Design Implementation Artist, KALEIDOSCOPE
As a design implementation artist, Mike ensures the seamless delivery of design intent from adaptation to production of various national and private label brands. With over 25 years of professional graphic industry experience, Mike has had the pleasure of contributing to a variety of clients including McDonalds, Frito Lay, Marlboro, St Ives, Miller Brewing and numerous private label brands for ALDI & Topco.
- 1796—Alois Senefelder invents lithography.
- 1817—Thomas Gilpin creates the first paperboard cylinder machine.
- 1848—Gold rush begins when consumer confidence in packaged goods is low due to inconsistency, poor packing, and spoilage problems.
- 1869—Heinz Corporation revives the packaged food industry by setting high standards in food processing and labeling.
- 1906—Theodore Roosevelt passes the Pure Foods & Drugs Act.
- 1912—One of the most highly advertised products of the time was Mrs. Winslows Soothing Syrup for teething children.

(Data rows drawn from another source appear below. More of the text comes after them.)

File: config.mk
export PLATFORM = sky130hd
export DESIGN_NAME = truth_table_sweeper
export DESIGN_NICKNAME = d
export VERILOG_FILES = /design/src/rtl/truth_table_sweeper_pkg.sv /design/src/rtl/truth_table_sweeper_dwell_timer.sv /design/src/rtl/truth_table_sweeper.sv
export SDC_FILE = /design/constraint.sdc
export NUM_CORES = 1
export LEC_CHECK = 0
export CAP_MARGIN = 40
export CORE_MARGIN = 4
export CORE_UTILIZATION = 35
export DETAILED_ROUTE_END_ITERATION = 12
export SLEW_MARGIN = 20
export SYNTH_ARGS = -nofsm -noshare
export SYNTH_HDL_FRONTEND = slang
export SYNTH_SLANG_ARGS = --single-unit
File: constraint.sdc
create_clock -name clk -period 2.24 [get_ports clk]
set_clock_uncertainty 0.15 [all_clocks]
set_input_delay 0.448 -clock clk [delete_from_list [all_inputs] [get_ports clk]]
set_output_delay 0.448 -clock clk [all_outputs]
set_load 0.05 [all_outputs]
File: src/rtl/truth_table_sweeper_pkg.sv
// Purpose: shared types and constants for the truth-table sweeper block.
// Latency: n/a (declarations only).
// Backpressure: n/a.
// Contents: FSM state enum, input/table widths, row-to-bit mapping helper.
package truth_table_sweeper_pkg;

  localparam int NUM_IN = 3;  // inputs of the downstream gate
  localparam int TT_W   = 8;  // truth-table code width (2**NUM_IN)

  typedef enum logic [1:0] {
    ST_IDLE  = 2'd0,
    ST_DRIVE = 2'd1,
    ST_DONE  = 2'd2
  } state_t;

  // Row 000 lands in the MSB so the captured code reads like the gate's hex name.
  function automatic logic [NUM_IN-1:0] tt_bit_idx(input logic [NUM_IN-1:0] k);
    return NUM_IN'(TT_W - 1) - k;
  endfunction

endpackage

File: src/rtl/truth_table_sweeper_dwell_timer.sv
// Purpose: loadable dwell counter; flags the last cycle a vector is held.
// Latency: last_o is combinational from the registered count (internal use only).
// Backpressure: none; advances whenever adv_i is high, load_i has priority.
// Ports: clk/rst, load_i + dwell_i (latch dwell, clear count), adv_i (count), last_o.
module sweep_dwell_timer #(
  parameter int DWELL_W = 8
) (
  input  logic               clk,
  input  logic               rst,
  input  logic               load_i,
  input  logic [DWELL_W-1:0] dwell_i,
  input  logic               adv_i,
  output logic               last_o
);

  logic [DWELL_W-1:0] dwell_q;
  logic [DWELL_W-1:0] cnt_q;

  // Compare against the latched dwell rather than waiting for overflow, so an
  // all-ones dwell runs the full 2**DWELL_W cycles without an early wrap.
  assign last_o = (cnt_q == dwell_q);

  always_ff @(posedge clk) begin
    if (rst) begin
      dwell_q <= '0;
      cnt_q   <= '0;
    end else if (load_i) begin
      dwell_q <= dwell_i;
      cnt_q   <= '0;
    end else if (adv_i) begin
      cnt_q <= last_o ? '0 : cnt_q + DWELL_W'(1);
    end
  end

endmodule

File: src/rtl/truth_table_sweeper.sv
// Purpose: walks a 3-input gate through all 8 rows and captures its truth-table code.
// Latency: 8*(dwell+1) cycles from the start edge to the one-cycle done pulse.
// Backpressure: none; start ignored while busy/done, abort cancels a sweep.
// Ports: clk, rst (sync, active-high), start, abort, dwell, expected -> in1..in3
//        stimulus; out_sample <- gate; busy, done, tt_word, match (all registered).
module truth_table_sweeper
  import truth_table_sweeper_pkg::*;
#(
  parameter int DWELL_W = 8
) (
  input  logic               clk,
  input  logic               rst,
  input  logic               start,
  input  logic               abort,
  input  logic [DWELL_W-1:0] dwell,
  input  logic [TT_W-1:0]    expected,
  output logic               in1,
  output logic               in2,
  output logic               in3,
  input  logic               out_sample,
  output logic               busy,
  output logic               done,
  output logic [TT_W-1:0]    tt_word,
  output logic               match
);

  state_t              state_q;
  logic [NUM_IN-1:0]   k_q;
  logic [NUM_IN-1:0]   k_d;
  logic [NUM_IN-1:0]   in_q;
  logic [TT_W-1:0]     shadow_q;
  logic [TT_W-1:0]     shadow_d;
  logic [TT_W-1:0]     tt_word_q;
  logic                match_q;
  logic                busy_q;
  logic                done_q;

  logic                tmr_load;
  logic                tmr_adv;
  logic                tmr_last;

  assign tmr_load = (state_q == ST_IDLE) && start;
  assign tmr_adv  = (state_q == ST_DRIVE) && !abort;

  sweep_dwell_timer #(
    .DWELL_W (DWELL_W)
  ) u_timer (
    .clk     (clk),
    .rst     (rst),
    .load_i  (tmr_load),
    .dwell_i (dwell),
    .adv_i   (tmr_adv),
    .last_o  (tmr_last)
  );

  assign k_d = k_q + NUM_IN'(1);

  // Shadow with the current row's sample merged in, so the final row is
  // already included when tt_word/match are loaded on the DONE transition.
  always_comb begin
    shadow_d = shadow_q;
    shadow_d[tt_bit_idx(k_q)] = out_sample;
  end

  always_ff @(posedge clk) begin
    if (rst) begin
      state_q   <= ST_IDLE;
      k_q       <= '0;
      in_q      <= '0;
      shadow_q  <= '0;
      tt_word_q <= '0;
      match_q   <= 1'b0;
      busy_q    <= 1'b0;
      done_q    <= 1'b0;
    end else begin
      done_q <= 1'b0;
      case (state_q)
        ST_IDLE: begin
          if (start) begin
            state_q  <= ST_DRIVE;
            k_q      <= '0;
            in_q     <= '0;
            shadow_q <= '0;
            busy_q   <= 1'b1;
          end
        end
        ST_DRIVE: begin
          // Abort is checked first so it also beats a coincident final capture.
          if (abort) begin
            state_q <= ST_IDLE;
            k_q     <= '0;
            in_q    <= '0;
            busy_q  <= 1'b0;
          end else if (tmr_last) begin
            shadow_q <= shadow_d;
            if (k_q == '1) begin
              state_q   <= ST_DONE;
              k_q       <= '0;
              in_q      <= '0;
              busy_q    <= 1'b0;
              done_q    <= 1'b1;
              tt_word_q <= shadow_d;
              match_q   <= (shadow_d == expected);
            end else begin
              k_q  <= k_d;
              in_q <= k_d;
            end
          end
        end
        ST_DONE: begin
          state_q <= ST_IDLE;
        end
        default: begin
          state_q <= ST_IDLE;
        end
      endcase
    end
  end

  assign in1     = in_q[2];
  assign in2     = in_q[1];
  assign in3     = in_q[0];
  assign busy    = busy_q;
  assign done    = done_q;
  assign tt_word = tt_word_q;
  assign match   = match_q;

endmodule

After elaboration in Yosys (flattened, before gate mapping)
Index checks and enable logic that the tools add are counted.
{"block": "word_totals", "ff_bits": 40, "latch_bits": 0, "ram_bits": 0, "mem_bits_ro": 0, "in_bits": 21, "out_inout_bits": 14, "n_memories": 0}
{"block": "op_classes", "add_sub_neg": 3, "multipliers": 0, "div": 0, "order_cmp": 2, "eq_ne": 9, "shifts": 0, "mux": 24, "bitwise_logic": 3, "reduce_logical": 13}
{"cell": "2-to-1 mux 8 bit", "count": 4}
{"cell": "equality test 8 bit", "count": 2}
{"cell": "one-hot mux 8 bit (2 select lines)", "count": 1}
{"cell": "2-to-1 mux 3 bit", "count": 4}
{"cell": "AND reduction 4 bit", "count": 3}
{"cell": "adder 8 x 1 -> 8 bit (second input constant)", "count": 1}
{"cell": "bitwise mux 8 bit", "count": 1}
{"cell": "2-to-1 mux 2 bit", "count": 4}
{"cell": "2-to-1 mux 1 bit", "count": 6}
{"cell": "!= test 3 x 2 -> 1 bit (second input constant)", "count": 2}
{"cell": "one-hot mux 3 bit (2 select lines)", "count": 1}
{"cell": "AND reduction 3 bit", "count": 2}
{"cell": "less-than comparator 3 x 4 -> 1 bit (second input constant)", "count": 1}
{"cell": "!= test 2 bit (second input constant)", "count": 2}
{"cell": "one-hot mux 2 bit (2 select lines)", "count": 1}
{"cell": "OR reduction 4 bit", "count": 1}
{"cell": "adder 3 x 1 -> 3 bit (second input constant)", "count": 1}
{"cell": "demux 1 bit (select 3 bit)", "count": 1}
{"cell": "equality test 3 bit (second input constant)", "count": 1}
{"cell": ">= comparator 3 x 1 -> 1 bit (second input constant)", "count": 1}
{"cell": "logical AND 1 bit", "count": 3}
{"cell": "inverter 1 bit", "count": 3}
{"cell": "subtractor 3 bit (first input constant)", "count": 1}
{"cell": "equality test 2 x 1 -> 1 bit (second input constant)", "count": 1}
{"cell": "other kinds (6)", "count": 6}

Depth between registers and ports, before layout
{"block": "depth", "word_depth": 9, "depth_mapped": 7}

Cells and area by module
Synthesis repeated with hierarchy kept, for this count alone.
{"block": "hier_totals", "cells_unflattened": 223, "hier_area_um2": 2028.2}
{"module": "truth_table_sweeper", "instances": 1, "cells_per_inst": 148, "area_per_inst_um2": 1303.8, "seq_area_each_um2": 460.4}
{"module": "sweep_dwell_timer", "instances": 1, "cells_per_inst": 75, "area_per_inst_um2": 724.4, "seq_area_each_um2": 320.3}

Least setup slack after synthesis
Ideal clock, no wire load.
{"block": "synth_path", "kind": "register to register", "from": "reg in_q[1] (netlist name)", "to": "reg match_q, in the netlist match", "setup_ps": 101, "arrival_time_ps": 2238, "path_slack_ps": -249, "stages_incl_launch_ff": 7, "n_path_buf": 1, "path_cell_list": "dfxtp_1 -> clkbuf_1 -> nor3b_1 -> mux2_2 -> a22oi_1 -> nand3_1 -> o41ai_1"}
{"item": "end signal, assigned", "line_no": "truth_table_sweeper.sv:103", "rtl": "match_q <= (shadow_d == expected);"}
{"item": "end, declared", "line_no": "truth_table_sweeper.sv:34", "rtl": "logic match_q;"}

Final worst setup path
{"block": "layout_path", "from": "reg u_timer.cnt_q[6]", "to": "reg shadow_q[7]"}
{"block": "layout_between", "elab_chain_cells": 3}
{"item": "start, declared", "line_no": "truth_table_sweeper_dwell_timer.sv:17", "rtl": "logic [DWELL_W-1:0] cnt_q;"}
{"item": "start signal, assigned", "line_no": "truth_table_sweeper_dwell_timer.sv:31", "rtl": "cnt_q <= last_o ? '0 : cnt_q + DWELL_W'(1);"}
{"item": "equality test 8 bit", "line_no": "truth_table_sweeper_dwell_timer.sv:21", "rtl": "assign last_o = (cnt_q == dwell_q);"}
{"item": "!= test 2 x 1 -> 1 bit (no line)"}
{"item": "AND reduction 4 bit (no line)"}
{"item": "end signal, assigned", "line_no": "truth_table_sweeper.sv:95", "rtl": "shadow_q <= shadow_d;"}
{"item": "end, declared", "line_no": "truth_table_sweeper.sv:31", "rtl": "logic [TT_W-1:0] shadow_q;"}
Every way passes these cells.
A chain may end at the register's enable or synchronous reset.

==> impl_metrics.ini <==
[status]
status = finished clean

[routing]
post_drt_wl_per_cell_um = 13.31
drc = 0
drt_iter0_drc = 117
drt-total-wl_mm = 5.005
antenna_left = 0
vias = 1877
viasPerCell = 4.992
drt-pass1-iter-count = 4

[synthesis]
yosysMostFrequentCell = dfxtp_1
avgSynthCellArea_um2 = 8.118
synth_cells = 252
yosys.area.top_type = dfxtp_1
ys_ff_latch = 40
synthTopCellsByArea = dfxtp_1, xor2_1, nand2_1
synthArstFlopShare_pct = 0
synth.top_cell.area_share_pct = 39.14
synth_common_cells = dfxtp_1, nand2_1, a21oi_1, nor2_1, xor2_1
ys_types = 40
synth_nets = 276
ys_seq_area_share_pct = 39.14
netlist_area_mm2 = 0.002046
ys.flop_type = dfxtp_1
synth_edf_count = 0
yosysWarnings = 0

[power]
irDropWorstVdd_mv = 0.3257
p_leak_nw = 1.104
power_density_mw_per_mm2 = 512.1

[clocking]
clkLatencyLatePin_ns = 0.28
h-tree-depth = 2
root_buffer = clkbuf_8
cts.path.max_buffers = 2
numCtsBuffers = 5
clock_sinks = 40
cts_tree = done
cts.clk_slew.worst_paths_ns = 0.08
cts_setup_buffers = 0

[worst_hold_path]
min_path_type = flop to flop

[grt]
grt_max_degree = 19
grt_pass1_wl_mm = 8.335
grt_pass1_vias = 1738
grt_overflow = 0
grt_use_total_pct = 14.37
antenna_found_initial = 0

[die]
die_width_um = 84.45
ios = 35
core_mm2 = 0.005574
num_rows = 27
dieArea_mm2 = 0.007132
die_h_um = 84.45
start_util_pct = 36.70

[placed_design]
place_area_mm2 = 0.002600
pre_cts_ws_ns = -0.02063
place_congestion = 0.8167
port_buffers = 34
hpwlAfterDp_mm = 3.907

[final_layout]
diodes = 0
final_nets = 328
drive_above_1_share_pct = 14.80
design_area_mm2 = 0.002699
areaGrowthSynthToFinish_pct = 31.93
final_util_pct = 48.42

[setup_path]
slowest_delay_ns = 0.60
cp-start-kind = flop
reg2reg_slack_ns = 0.15
path_class = flop to flop
arrival_ns = 2.13
crit_path_max_fanout = 7
cp-end-kind = flop
path_buf_inv = 0
cp_cell_sequence = xor2_1 -> or4_1 -> nor3_4 -> nand3b_4 -> o41ai_2
cp_slowest_cell = or4_1
crit_required_ns = 2.28
crit_family = simple AND/OR/NAND/NOR gates

[timing]
worst_pin_slew_ns = 0.5979
max_slew_margin_pct = 59.96
period_share_pct = 93.39
slew_violations = 0
rsz0062_at_grt = no
fmax_mhz = 478.0
hold_viol = 0
setup_ws_ns = 0.1480
min_period_ns = 2.092
setup_viol = 0

[flow_run]
max_cap_viol_count = 0
[registers in the layout (all words and copies together) (netlist names)]
register         flops
match                1
done                 1
state_q              2
u_timer.dwell_q      8
in_q                 3
tt_word              8
u_timer.cnt_q        8
busy                 1
shadow_q             8
[area by class of cell]
class | count | area, um2
clock buffers | 6 | 72.57
clock inverters | 1 | 5.005
fillers | 564 | 2875
inverters | 7 | 26.28
multi-input cells | 193 | 1196
flip-flops and latches | 40 | 803.3
well taps | 72 | 90.09
repair buffers | 57 | 505.5
[routing by layer]
layer	global-route usage, %	vias to the layer above	part of all wire (%)
met5	0	-	0
met4	4.748	0	0.78
met3	2.355	2	4.3
met2	20.73	40	43
met1	21.59	849	52
li1	-	986	-
[cells by family after synthesis]
kind of cell	synth area share, %
xor+xnor	7.706
compound gates	15.11
mux	4.037
buf+inv	3.670
flops	39.14
fa+ha+maj	1.835
simple gates	28.50
[layout by cell type (no fill, tap or decap), types with 4 or more instances in the layout]
master,n
dfxtp_1,38
nand2_1,36
clkdlybuf4s50_1,31
buf_4,26
a21oi_1,21
nor2_1,17
xor2_1,16
o21ai_0,14
nor2b_1,10
nand3_1,10
nor3_1,8
inv_1,7
mux2i_1,6
clkbuf_8,5
nand2b_1,4
nor3b_1,4
nand4_1,4
[worst min-delay path: cells and delay by family, from the launching register on]
| kind | cells | cell delay (ns) |
|---|---|---|
| compound gates | 1 | 0.05 |
| flops | 1 | 0.31 |
| simple gates | 1 | 0.05 |
[stage by stage]
stage	TNS, ns	hold slack, ns	std cells	power, W
final	0	0.3054	376	0.001382
after global routing	0	0.3286	376	0.001448
after CTS	0	0.3074	376	0.001389
after detailed placement	-0.02063	0.2968	369	0.0009481
after global placement	0	0.2932	369	0.0009483
after floorplan	0	0.2978	252	0.0008562
[repair_timing]
item,CTS,global route
endpoints found under the setup margin,0,6
gates resized for setup,0,3
hold buffers,0,0
[power by group]
| group | leakage [nW] | internal, W | switching [W] |
|---|---|---|---|
| registers | 0.325 | 0.000724 | 0.00000961 |
| clock network | 0.0410 | 0.000212 | 0.000233 |
| logic | 0.738 | 0.0000986 | 0.000105 |
| total | 1.10 | 0.00103 | 0.000348 |
[path summary, 6_finish.rpt]
| path | start | endpoint | cells past startpoint |
|---|---|---|---|
| max | u_timer.cnt_q[6]$_SDFFE_PP0P_ | shadow_q[7]$_SDFFE_PP0P_ | 5 |
| min | tt_word[6]$_SDFFE_PP0P_ | tt_word[6]$_SDFFE_PP0P_ | 2 |
| max reg2reg | u_timer.cnt_q[6]$_SDFFE_PP0P_ | shadow_q[7]$_SDFFE_PP0P_ | 5 |
| min reg2reg | tt_word[6]$_SDFFE_PP0P_ | tt_word[6]$_SDFFE_PP0P_ | 2 |
Note: power is estimated with default switching activity, not from simulation.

- 1938—Franklin Delano Roosevelt approves the Food, Drug & Cosmetics Act. Products with toxic ingredients, such as Lash Lure and Vitamin Donuts, disappeared as a result.
- 1958—FDA published list of 700 items generally recognized as Safe (GRAS). The FDA made Benzedrine a prescription drug, making it illegal to be bought over the counter.
- 1966—Lyndon Johnson passes the Fair Packaging Labeling Act.
- 1990—The Nutrition Labeling and Education Act is passed.
- 2002—The National Organic Program is enacted.
- 2003—FDA announces trans fat labeling to be mandatory by 2006.
- 2011—The Nutrition Keys Program was developed.
- 2015—Fred Kummerow, a 100-year-old scientist, convinces the FDA to ban artificial fats.